No obstante, expone que ninguna entidad gubernamental puede por sí sola afrontar este reto, pues refiere además que, lejos de verse un incremento en la inversión en temas de educación financiera, ha habido recortes de presupuesto para este rubro.

“Ahora tenemos herramientas muy importantes como el Consejo de Educación Financiera, el Comité de Inclusión Financiera emanado de la reforma (del 2014) y yo creo que, precisamente a través de éstos, sería el medio idóneo para que se generara, por ejemplo, un fideicomiso en el que se dictara o estableciera el calendario de actividades y los temas a tocar durante el año”, puntualiza.

El funcionario explica que, si bien es cierto que la Semana Nacional de Educación Financiera es un esfuerzo importante, deberían hacerse eventos de este tipo dos o tres veces al año.

“Incluso por temas: la semana del ahorro, la semana del uso eficiente del crédito y la semana del ahorro para el futuro. Temas que además estuviesen permeando durante todo el año”.

En este sentido, expresa que éste es uno de los retos que quedarán pendientes para la siguiente administración.

En la Semana de Educación Financiera del 2017, la Asociación de Bancos de México lanzó su propio programa en la materia.

Hay avances, pero quedan rezagos
Para el presidente de la Condusef, aunque en materia de educación financiera ha habido avances importantes en el sexenio, también quedan rezagos.

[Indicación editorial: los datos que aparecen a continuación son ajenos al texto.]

==> src/rtl/tse_pkg.sv <==
`timescale 1ns / 1ps

package tse_pkg;

    // parse phases
    localparam logic [4:0] PH_ETH      = 5'd0;
    localparam logic [4:0] PH_IP       = 5'd1;
    localparam logic [4:0] PH_TCP      = 5'd2;
    localparam logic [4:0] PH_REC      = 5'd3;
    localparam logic [4:0] PH_HS       = 5'd4;
    localparam logic [4:0] PH_SID_LEN  = 5'd5;
    localparam logic [4:0] PH_SID      = 5'd6;
    localparam logic [4:0] PH_CS_LEN   = 5'd7;
    localparam logic [4:0] PH_CS       = 5'd8;
    localparam logic [4:0] PH_CM_LEN   = 5'd9;
    localparam logic [4:0] PH_CM       = 5'd10;
    localparam logic [4:0] PH_EXTS_LEN = 5'd11;
    localparam logic [4:0] PH_EXT_TYPE = 5'd12;
    localparam logic [4:0] PH_EXT_LEN  = 5'd13;
    localparam logic [4:0] PH_SNI_HDR  = 5'd14;
    localparam logic [4:0] PH_NAME     = 5'd15;
    localparam logic [4:0] PH_DONE     = 5'd16;

    // status codes
    localparam logic [3:0] ST_FOUND         = 4'd0;
    localparam logic [3:0] ST_NOT_IPV4      = 4'd1;
    localparam logic [3:0] ST_NOT_TCP       = 4'd2;
    localparam logic [3:0] ST_OTHER_PORT    = 4'd3;
    localparam logic [3:0] ST_NOT_HANDSHAKE = 4'd4;
    localparam logic [3:0] ST_NOT_CLIENT_HI = 4'd5;
    localparam logic [3:0] ST_NO_EXTENSIONS = 4'd6;
    localparam logic [3:0] ST_NOT_SNI       = 4'd7;
    localparam logic [3:0] ST_TRUNCATED     = 4'd8;

    localparam logic [15:0] ETHERTYPE_IPV4  = 16'h0800;
    localparam logic [15:0] DEFAULT_PORT    = 16'd443;
    localparam logic [7:0]  REC_HANDSHAKE   = 8'h16;
    localparam logic [7:0]  PROTO_TCP       = 8'd6;
    localparam logic [7:0]  HS_CLIENT_HELLO = 8'd1;
    localparam logic [15:0] EXT_SERVER_NAME = 16'd0;
    localparam logic [5:0]  MIN_HDR_LEN     = 6'd20;

    typedef struct packed {
        logic [3:0] status;
        logic       packet_done;
        logic       name_last;
        logic [7:0] name_byte;
        logic       name_valid;
    } tse_result_t;

endpackage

Como ejemplo, menciona que hoy la gente compara más los productos o servicios financieros antes de contratarlos; hay un mayor interés en conocer de estos temas; y un convencimiento de que, a través del uso eficaz de los productos, puede estar mejor.

“Ahora los retos: para mí uno de los principales es el avance de la tecnología, prácticamente es posible hacer cualquier tipo de operación a través de Internet o el teléfono celular; si bien es cierto que ha ganado eficiencia y reducido costos, por otro lado ha dejado a los usuarios muy vulnerables en cuanto a fraudes o engaños”, destaca.